The F-Word

I am a firm believer of equal rights across the board.

I am a a feminist.

Now, the reason I even mention this is because I’ve been thinking much about this ‘label’ recently due to some reading I have done. Yes, it has negative connotations and negative subsets and extremists, but so does everything. It’s like saying I’m white, so I must be racist. Or that I’m part German so I must be part Nazi. No to both. A label defines to a degree, but not completely. A label is more or less what you make of it. I follow the definition of feminism, at east the more ‘modern’ version which has been expanded a bit from women’s rights. If equalist was a thing, I’d call myself that. But it’s not, so I’m a feminist.

First thing you have to understand is that there has been mention of how there is a divide between ‘first world feminism’ and else. (The term so coined by Maisie Williams, or better known by her character Arya Stark in Game of Thrones.) The reasoning behind this is sound: women elsewhere than Europe and the U.S., like the Middle East which has recently become it’s own subset, face different problems. There are women still being stoned to death and having way less rights than women in so-called ‘first world countries’. That is not to have it thought that ‘oh, I shouldn’t complain because it’s worse elsewhere’, but just to put things into perspective. If you say feminism isn’t needed, you are completely disregarding other parts of the world where it most DEFINITELY is needed.

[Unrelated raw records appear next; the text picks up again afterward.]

==> src/rtl/transfer_function_color_lookup_macros.svh <==
// Assertion macros shared by the transfer function lookup RTL.
// Depends on nothing; included by the modules that carry assertions.
`ifndef TRANSFER_FUNCTION_COLOR_LOOKUP_MACROS_SVH
`define TRANSFER_FUNCTION_COLOR_LOOKUP_MACROS_SVH
`ifndef SYNTHESIS
// Same-cycle property, reset-qualified.
`define TFCL_ASSERT(lbl, clk, rstn, prop) \
  lbl: assert property (@(posedge clk) disable iff (!rstn) (prop)) \
    else $error("assertion failed");
// Next-cycle implication, reset-qualified.
`define TFCL_ASSERT_NEXT(lbl, clk, rstn, ante, cons) \
  lbl: assert property (@(posedge clk) disable iff (!rstn) (ante) |=> (cons)) \
    else $error("assertion failed");
`else
`define TFCL_ASSERT(lbl, clk, rstn, prop)
`define TFCL_ASSERT_NEXT(lbl, clk, rstn, ante, cons)
`endif
`endif

==> src/rtl/tfcl_pkg.sv <==
// Package of the transfer function lookup: sizes, codes and payload types.
// No dependencies; used by every RTL file of the block but the assertion macro header.
`default_nettype none
package tfcl_pkg;

  localparam int MAX_CONTROLS = 16;
  localparam int ALPHA_DEPTH  = 256;
  localparam int MAP_DEPTH    = 4096;

  localparam int SLOT_W   = 4;
  localparam int AIDX_W   = 8;
  localparam int MIDX_W   = 12;
  localparam int VAL_W    = 16;
  localparam int RES_W    = 13;
  localparam int ACNT_W   = 9;
  localparam int CCNT_W   = 5;
  localparam int CFG_IDX_W  = 2;
  localparam int CFG_DATA_W = 13;

  // Divider sizing: dividend, divisor, quotient steps.
  localparam int DVD_W     = 46;
  localparam int DSR_W     = 30;
  localparam int DIV_STEPS = 21;
  localparam int DCNT_W    = 5;

  typedef enum logic [1:0] {
    CMD_WRITE_CP    = 2'd0,
    CMD_WRITE_ALPHA = 2'd1,
    CMD_LOOKUP      = 2'd2
  } cmd_e;

  typedef enum logic [CFG_IDX_W-1:0] {
    REG_MAP_RES   = 2'd0,
    REG_ALPHA_CNT = 2'd1,
    REG_CTRL_CNT  = 2'd2
  } cfg_reg_e;

  typedef struct packed {
    logic [1:0]        command;
    logic [SLOT_W-1:0] slot;
    logic [VAL_W-1:0]  position;
    logic [VAL_W-1:0]  red_in;
    logic [VAL_W-1:0]  green_in;
    logic [VAL_W-1:0]  blue_in;
    logic [AIDX_W-1:0] alpha_index;
    logic [VAL_W-1:0]  alpha_in;
    logic [MIDX_W-1:0] map_index;
  } req_t;

  typedef struct packed {
    logic             valid_res;
    logic [VAL_W-1:0] red_out;
    logic [VAL_W-1:0] green_out;
    logic [VAL_W-1:0] blue_out;
    logic [VAL_W-1:0] alpha_out;
  } res_t;

  typedef struct packed {
    logic              load;
    logic              write_cp;
    logic              write_alpha;
    logic              scan_rd;
    logic [SLOT_W-1:0] scan_addr;
    logic              fdiv_start;
    logic              fetch;
    logic              prod;
    logic              div_start;
    logic              out_load;
    logic              out_zero;
  } ctrl_cmd_t;

  typedef struct packed {
    logic [CCNT_W-1:0] n_eff;
    logic              fdiv_busy;
    logic              div_busy;
  } dp_status_t;

endpackage
`default_nettype wire

==> src/rtl/tfcl_ctrl.sv <==
// Controller: sequences writes, control point scan, divisions and result.
// Depends on tfcl_pkg and the assertion macro header.
`default_nettype none
`include "transfer_function_color_lookup_macros.svh"
module tfcl_ctrl (
  input  logic                 clk_i,
  input  logic                 rst_ni,
  input  logic                 req_valid_i,
  input  logic [1:0]           req_command_i,
  input  logic                 res_ready_i,
  output logic                 in_ready_o,
  output logic                 out_valid_o,
  output tfcl_pkg::ctrl_cmd_t  cmd_o,
  input  tfcl_pkg::dp_status_t status_i
);
  typedef enum logic [8:0] {
    ST_IDLE     = 9'b000000001,
    ST_SCAN     = 9'b000000010,
    ST_SCAN_END = 9'b000000100,
    ST_WAIT_F   = 9'b000001000,
    ST_FETCH    = 9'b000010000,
    ST_PROD     = 9'b000100000,
    ST_DIV_GO   = 9'b001000000,
    ST_DIV_WAIT = 9'b010000000,
    ST_RESULT   = 9'b100000000
  } state_e;

  state_e state_q, state_d;
  logic [tfcl_pkg::SLOT_W-1:0] cnt_q, cnt_d;
  logic zero_q, zero_d;
  logic out_valid_q, out_valid_d;
  logic accept;
  logic [tfcl_pkg::CCNT_W-1:0] n_m1;

  assign in_ready_o  = (state_q == ST_IDLE);
  assign accept      = req_valid_i & in_ready_o;
  assign out_valid_o = out_valid_q;
  assign n_m1        = status_i.n_eff - 5'd1;

  always_comb begin
    state_d = state_q;
    cnt_d   = cnt_q;
    zero_d  = zero_q;
    out_valid_d = out_valid_q & ~res_ready_i;
    cmd_o   = '0;
    cmd_o.scan_addr = cnt_q;
    unique case (state_q)
      ST_IDLE: begin
        if (accept) begin
          cmd_o.load = 1'b1;
          cnt_d      = '0;
          zero_d     = 1'b1;
          state_d    = ST_RESULT;
          if (req_command_i == tfcl_pkg::CMD_WRITE_CP) begin
            cmd_o.write_cp = 1'b1;
          end else if (req_command_i == tfcl_pkg::CMD_WRITE_ALPHA) begin
            cmd_o.write_alpha = 1'b1;
          end else if (req_command_i == tfcl_pkg::CMD_LOOKUP &&
                       status_i.n_eff != '0) begin
            zero_d  = 1'b0;
            state_d = ST_SCAN;
          end
        end
      end
      ST_SCAN: begin
        cmd_o.scan_rd    = 1'b1;
        cmd_o.fdiv_start = (cnt_q == '0);
        if ({1'b0, cnt_q} == n_m1) begin
          state_d = ST_SCAN_END;
        end else begin
          cnt_d = cnt_q + 1'b1;
        end
      end
      ST_SCAN_END: state_d = ST_WAIT_F;
      ST_WAIT_F: begin
        if (!status_i.fdiv_busy) state_d = ST_FETCH;
      end
      ST_FETCH: begin
        cmd_o.fetch = 1'b1;
        state_d     = ST_PROD;
      end
      ST_PROD: begin
        cmd_o.prod = 1'b1;
        state_d    = ST_DIV_GO;
      end
      ST_DIV_GO: begin
        cmd_o.div_start = 1'b1;
        state_d         = ST_DIV_WAIT;
      end
      ST_DIV_WAIT: begin
        if (!status_i.div_busy) state_d = ST_RESULT;
      end
      ST_RESULT: begin
        if (!out_valid_q || res_ready_i) begin
          cmd_o.out_load = 1'b1;
          cmd_o.out_zero = zero_q;
          out_valid_d    = 1'b1;
          state_d        = ST_IDLE;
        end
      end
      default: state_d = ST_IDLE;
    endcase
  end

  always_ff @(posedge clk_i or negedge rst_ni) begin
    if (!rst_ni) begin
      state_q     <= ST_IDLE;
      cnt_q       <= '0;
      zero_q      <= 1'b1;
      out_valid_q <= 1'b0;
    end else begin
      state_q     <= state_d;
      cnt_q       <= cnt_d;
      zero_q      <= zero_d;
      out_valid_q <= out_valid_d;
    end
  end

  `TFCL_ASSERT_NEXT(a_accept_blocks, clk_i, rst_ni, accept, !in_ready_o)
  `TFCL_ASSERT(a_scan_in_range, clk_i, rst_ni, cmd_o.scan_rd |-> ({1'b0, cmd_o.scan_addr} < status_i.n_eff))
  `TFCL_ASSERT_NEXT(a_div_runs, clk_i, rst_ni, cmd_o.div_start, status_i.div_busy)
  `TFCL_ASSERT(a_no_overwrite, clk_i, rst_ni, cmd_o.out_load |-> (!out_valid_q || res_ready_i))
endmodule
`default_nettype wire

But I’m going to focus on the first world bit simply because it is where I live, and covering elsewhere would be much longer. You only have to look to see what is going on elsewhere, again explained by stoning and, also, female circumcision for the sole purpose of keeping them from sex until marriage.

I am not planning to belittle the issues that men (going off the binary scale of gender for the moment) face, since there are issues. I recently tried to explain to my brother that saying you would judge a guy for driving a pink car is sexist. It didn’t work, so I gave up instead of causing issue with my own family. But that does not erase the fact that such stereotypes for what is ‘manly’ is trying to fit men into a certain mold. And just as putting women into a certain mold is sexist, so is the other way around. Yes, there are differences between the two, but both of these ends of the spectrum should have a choice without being scolded. Boys should be allowed to cry and play with dolls. Girls should be allowed to get dirty and be ‘rough’. Boys will be boys, and girls will be girls.

We can keep the ideas of what is masculine and what is feminine, but if a boy wants to follows more feminine ideas and still identify as a boy, let him. The same goes for girls. Personally, I am a female who is a woman who is feminine in most aspects. I prefer smooth legs, so I shave. I prefer medium-length hair because it doesn’t get in my way, so I cut my hair. I’m too lazy for makeup, so I only sometimes where it. I like glitter and fruity smelling things. I like fruity drinks because the taste of alcohol does not agree with my tongue. I want to have kids someday. I would be bored to tears if I ever somehow ended up as a stay at home mom. I want to help people, work with children. I like video games because sometimes I am just in a mood where I want to shoot something or crash into things.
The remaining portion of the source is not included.